[Stored items]
• • • • • • •

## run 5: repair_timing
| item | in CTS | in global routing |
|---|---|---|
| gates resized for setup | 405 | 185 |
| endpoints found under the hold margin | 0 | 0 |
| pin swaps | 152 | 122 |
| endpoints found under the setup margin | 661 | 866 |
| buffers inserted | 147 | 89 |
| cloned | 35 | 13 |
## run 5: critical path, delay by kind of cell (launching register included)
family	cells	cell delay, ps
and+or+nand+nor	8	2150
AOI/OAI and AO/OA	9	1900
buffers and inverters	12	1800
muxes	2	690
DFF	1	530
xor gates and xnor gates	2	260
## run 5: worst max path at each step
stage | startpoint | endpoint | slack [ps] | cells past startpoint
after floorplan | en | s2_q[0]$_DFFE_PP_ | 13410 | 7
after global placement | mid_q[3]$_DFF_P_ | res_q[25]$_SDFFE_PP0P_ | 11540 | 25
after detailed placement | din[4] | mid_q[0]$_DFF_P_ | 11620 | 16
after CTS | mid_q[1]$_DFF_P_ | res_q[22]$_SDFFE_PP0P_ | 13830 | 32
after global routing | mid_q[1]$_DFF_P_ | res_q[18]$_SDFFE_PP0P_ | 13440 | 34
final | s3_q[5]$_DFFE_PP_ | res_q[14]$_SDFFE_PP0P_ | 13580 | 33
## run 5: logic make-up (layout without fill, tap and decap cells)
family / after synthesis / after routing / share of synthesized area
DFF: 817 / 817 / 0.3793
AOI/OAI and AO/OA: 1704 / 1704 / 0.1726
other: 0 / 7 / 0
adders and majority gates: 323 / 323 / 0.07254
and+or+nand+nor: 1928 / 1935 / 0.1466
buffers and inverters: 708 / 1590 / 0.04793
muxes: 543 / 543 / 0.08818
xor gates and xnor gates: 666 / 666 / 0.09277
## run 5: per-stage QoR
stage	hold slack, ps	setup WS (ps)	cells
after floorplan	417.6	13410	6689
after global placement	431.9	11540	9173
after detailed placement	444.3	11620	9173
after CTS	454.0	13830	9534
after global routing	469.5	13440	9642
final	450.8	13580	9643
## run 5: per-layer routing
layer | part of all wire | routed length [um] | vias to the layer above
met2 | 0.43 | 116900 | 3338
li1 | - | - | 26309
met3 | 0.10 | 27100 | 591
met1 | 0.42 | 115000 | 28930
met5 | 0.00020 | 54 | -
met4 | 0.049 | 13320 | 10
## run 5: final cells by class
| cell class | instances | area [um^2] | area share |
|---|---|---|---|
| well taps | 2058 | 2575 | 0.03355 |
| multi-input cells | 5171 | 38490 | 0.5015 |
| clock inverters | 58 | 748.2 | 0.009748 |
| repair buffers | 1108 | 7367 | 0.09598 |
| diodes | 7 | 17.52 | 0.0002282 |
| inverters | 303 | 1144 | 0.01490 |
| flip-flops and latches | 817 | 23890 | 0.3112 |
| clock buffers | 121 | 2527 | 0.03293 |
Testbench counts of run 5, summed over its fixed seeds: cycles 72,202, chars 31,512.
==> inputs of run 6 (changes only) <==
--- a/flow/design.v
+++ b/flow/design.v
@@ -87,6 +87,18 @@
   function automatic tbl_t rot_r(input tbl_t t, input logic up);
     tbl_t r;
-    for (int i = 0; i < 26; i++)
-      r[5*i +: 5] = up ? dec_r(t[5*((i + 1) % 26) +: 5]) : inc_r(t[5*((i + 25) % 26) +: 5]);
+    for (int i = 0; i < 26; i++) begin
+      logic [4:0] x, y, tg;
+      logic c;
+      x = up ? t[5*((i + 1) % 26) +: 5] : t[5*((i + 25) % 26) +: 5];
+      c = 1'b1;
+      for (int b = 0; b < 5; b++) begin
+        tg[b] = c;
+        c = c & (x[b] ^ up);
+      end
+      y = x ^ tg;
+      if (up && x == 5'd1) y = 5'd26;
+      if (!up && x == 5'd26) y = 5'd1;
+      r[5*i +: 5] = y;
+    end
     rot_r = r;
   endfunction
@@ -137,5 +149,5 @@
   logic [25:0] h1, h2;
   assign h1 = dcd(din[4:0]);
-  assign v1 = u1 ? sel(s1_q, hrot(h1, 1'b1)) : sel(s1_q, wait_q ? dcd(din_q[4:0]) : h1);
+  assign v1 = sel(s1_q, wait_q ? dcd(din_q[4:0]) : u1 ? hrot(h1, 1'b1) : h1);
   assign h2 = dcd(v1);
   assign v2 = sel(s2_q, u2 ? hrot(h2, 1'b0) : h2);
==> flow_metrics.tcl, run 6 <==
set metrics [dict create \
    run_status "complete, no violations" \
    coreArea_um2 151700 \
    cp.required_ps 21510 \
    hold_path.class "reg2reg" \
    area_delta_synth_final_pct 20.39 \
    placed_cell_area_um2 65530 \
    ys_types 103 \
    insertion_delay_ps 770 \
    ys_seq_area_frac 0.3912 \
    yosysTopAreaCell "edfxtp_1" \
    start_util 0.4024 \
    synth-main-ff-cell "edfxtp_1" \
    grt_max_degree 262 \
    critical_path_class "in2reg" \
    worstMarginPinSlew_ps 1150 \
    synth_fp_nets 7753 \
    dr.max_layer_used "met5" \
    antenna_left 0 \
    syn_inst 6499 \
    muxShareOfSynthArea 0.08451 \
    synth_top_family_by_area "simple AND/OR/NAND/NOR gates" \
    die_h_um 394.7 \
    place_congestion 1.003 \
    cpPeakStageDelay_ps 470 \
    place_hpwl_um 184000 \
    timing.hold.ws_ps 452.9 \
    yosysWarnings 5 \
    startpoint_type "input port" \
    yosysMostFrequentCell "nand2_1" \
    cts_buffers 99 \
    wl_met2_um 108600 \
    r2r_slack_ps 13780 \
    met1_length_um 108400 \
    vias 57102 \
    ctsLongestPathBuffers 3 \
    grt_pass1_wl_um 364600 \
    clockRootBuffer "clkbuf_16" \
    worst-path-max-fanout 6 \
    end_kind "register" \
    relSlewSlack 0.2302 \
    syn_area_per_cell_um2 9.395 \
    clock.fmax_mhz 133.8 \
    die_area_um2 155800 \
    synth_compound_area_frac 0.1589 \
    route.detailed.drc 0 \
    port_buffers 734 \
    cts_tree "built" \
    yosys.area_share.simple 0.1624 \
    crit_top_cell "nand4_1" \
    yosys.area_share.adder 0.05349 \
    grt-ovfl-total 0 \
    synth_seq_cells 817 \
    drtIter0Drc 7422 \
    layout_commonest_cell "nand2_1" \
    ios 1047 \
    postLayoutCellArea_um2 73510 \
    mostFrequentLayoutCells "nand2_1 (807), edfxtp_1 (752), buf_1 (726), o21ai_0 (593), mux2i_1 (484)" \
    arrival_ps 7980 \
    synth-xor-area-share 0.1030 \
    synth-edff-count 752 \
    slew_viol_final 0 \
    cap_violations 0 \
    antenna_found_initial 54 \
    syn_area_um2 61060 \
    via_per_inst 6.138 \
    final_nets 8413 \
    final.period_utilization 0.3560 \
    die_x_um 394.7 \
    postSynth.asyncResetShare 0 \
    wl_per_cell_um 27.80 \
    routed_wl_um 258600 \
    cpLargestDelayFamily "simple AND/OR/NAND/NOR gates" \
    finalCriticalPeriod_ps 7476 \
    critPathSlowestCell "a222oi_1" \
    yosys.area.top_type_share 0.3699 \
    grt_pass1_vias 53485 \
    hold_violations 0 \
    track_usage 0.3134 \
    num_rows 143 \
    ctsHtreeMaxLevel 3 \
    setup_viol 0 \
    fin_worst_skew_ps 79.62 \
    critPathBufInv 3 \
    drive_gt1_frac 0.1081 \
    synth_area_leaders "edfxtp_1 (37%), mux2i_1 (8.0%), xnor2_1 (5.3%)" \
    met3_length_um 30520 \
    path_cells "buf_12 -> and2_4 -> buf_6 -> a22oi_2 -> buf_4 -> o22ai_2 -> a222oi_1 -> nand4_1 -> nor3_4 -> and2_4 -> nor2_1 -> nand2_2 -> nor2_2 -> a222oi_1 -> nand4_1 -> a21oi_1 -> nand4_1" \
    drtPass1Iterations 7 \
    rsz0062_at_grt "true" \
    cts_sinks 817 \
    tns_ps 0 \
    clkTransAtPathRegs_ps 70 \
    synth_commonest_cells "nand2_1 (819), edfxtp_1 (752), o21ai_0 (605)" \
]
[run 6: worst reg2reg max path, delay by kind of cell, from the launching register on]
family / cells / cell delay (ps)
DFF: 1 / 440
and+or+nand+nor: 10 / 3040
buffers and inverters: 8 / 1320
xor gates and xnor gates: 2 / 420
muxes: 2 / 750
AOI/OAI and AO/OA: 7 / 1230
This design comes from an exercise in tuning for small area, a short achievable clock period and few clock cycles per item on the open sky130 flow, not from production work. In this exercise RTL edits were held to simulation tests only and were not proved equivalent to the original. No activity file was given, so power comes from the tool's default toggle rates.

## design/flow/flow/run.sh

```bash
#!/bin/bash
# The standard layout (standard.sh) with two changes to the ORFS run:
#  - timing repair aims at a larger setup slack (SETUP_SLACK_MARGIN), so the
#    layout is sped up beyond the 10 ns clock it must meet;
#  - the port buffers are buf_2 cells rather than the delay-cell buffer that
#    buffer_ports picks by default (every port still gets its own buffer).
# The make output goes to make_flow.log; ORFS keeps each tool's log under orfs/logs.
set -euo pipefail
MARGIN=${MARGIN:-6.5}
PORTBUF=${PORTBUF:-sky130_fd_sc_hd__buf_2}
sed "s/\"\\\${@:-finish}\"/SETUP_SLACK_MARGIN=$MARGIN 'BUFFER_PORTS_ARGS=-buffer_cell $PORTBUF' \"\${@:-finish}\"/" standard.sh > flow/standard_own.sh
grep -q "SETUP_SLACK_MARGIN=$MARGIN" flow/standard_own.sh
bash flow/standard_own.sh > make_flow.log 2>&1
```

## design/flow/flow/standard_own.sh

```bash
#!/bin/bash
# The standard flow's own layout of this design, on the ORFS make targets given (by default finish). After
# finish it leaves the final layout's DEF at /design/flow/out/final.def.
set -euo pipefail
make -C /OpenROAD-flow-scripts/flow DESIGN_CONFIG=/design/flow/config.mk WORK_HOME=/design/flow/orfs CLKGATE_MAP_FILE= SYNTH_SCRIPT=/design/flow/synth_recipe.tcl CAP_MARGIN=20 CORE_MARGIN=2 CORE_UTILIZATION=40 GPL_ROUTABILITY_DRIVEN=0 SLEW_MARGIN=20 SYNTH_HIERARCHICAL=1 SETUP_SLACK_MARGIN=6.5 'BUFFER_PORTS_ARGS=-buffer_cell sky130_fd_sc_hd__buf_2' "${@:-finish}"
if [[ -f /design/flow/orfs/results/sky130hd/elastic_alu/base/6_final.odb ]]; then
  : # left out here: write the final layout as DEF
fi
```

## design/flow/standard.sh

```bash
#!/bin/bash
# synth_recipe.tcl (not shown) runs the flow's synth.tcl, then flattens the netlist and writes it again
# the make line also repeats each setting of config.mk as NAME=value (left out here)
make -C /OpenROAD-flow-scripts/flow DESIGN_CONFIG=/design/flow/config.mk WORK_HOME=/design/flow/orfs CLKGATE_MAP_FILE= SYNTH_SCRIPT=/design/flow/synth_recipe.tcl "${@:-finish}"
```

## design/flow/config.mk

```make
export PLATFORM = sky130hd
export DESIGN_NAME = elastic_alu
export DESIGN_NICKNAME = elastic_alu
export VERILOG_FILES = /design/flow/design.v
export SDC_FILE = /design/flow/constraint.sdc
export NUM_CORES = 4
export LEC_CHECK = 0
export CAP_MARGIN = 20
export CORE_MARGIN = 2
export CORE_UTILIZATION = 40
export GPL_ROUTABILITY_DRIVEN = 0
export SLEW_MARGIN = 20
export SYNTH_HIERARCHICAL = 1
```

## design/flow/constraint.sdc

```tcl
create_clock -name core_clock -period 10.0 [get_ports {clk}]
set_input_delay 2.0000 -clock core_clock [delete_from_list [all_inputs] [get_ports {clk}]]
set_output_delay 2.0000 -clock core_clock [all_outputs]
set_load 0.01 [all_outputs]
```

• • • • • • •

*EXERCISE AIM*
Every line above from the line with "coreArea_um2 151700 \" to the line with "cpPeakStageDelay_ps 470 \" is wanted, ends included; write them out exactly and add no other line.

*YOUR SOLUTION*
    coreArea_um2 151700 \
    cp.required_ps 21510 \
    hold_path.class "reg2reg" \
    area_delta_synth_final_pct 20.39 \
    placed_cell_area_um2 65530 \
    ys_types 103 \
    insertion_delay_ps 770 \
    ys_seq_area_frac 0.3912 \
    yosysTopAreaCell "edfxtp_1" \
    start_util 0.4024 \
    synth-main-ff-cell "edfxtp_1" \
    grt_max_degree 262 \
    critical_path_class "in2reg" \
    worstMarginPinSlew_ps 1150 \
    synth_fp_nets 7753 \
    dr.max_layer_used "met5" \
    antenna_left 0 \
    syn_inst 6499 \
    muxShareOfSynthArea 0.08451 \
    synth_top_family_by_area "simple AND/OR/NAND/NOR gates" \
    die_h_um 394.7 \
    place_congestion 1.003 \
    cpPeakStageDelay_ps 470 \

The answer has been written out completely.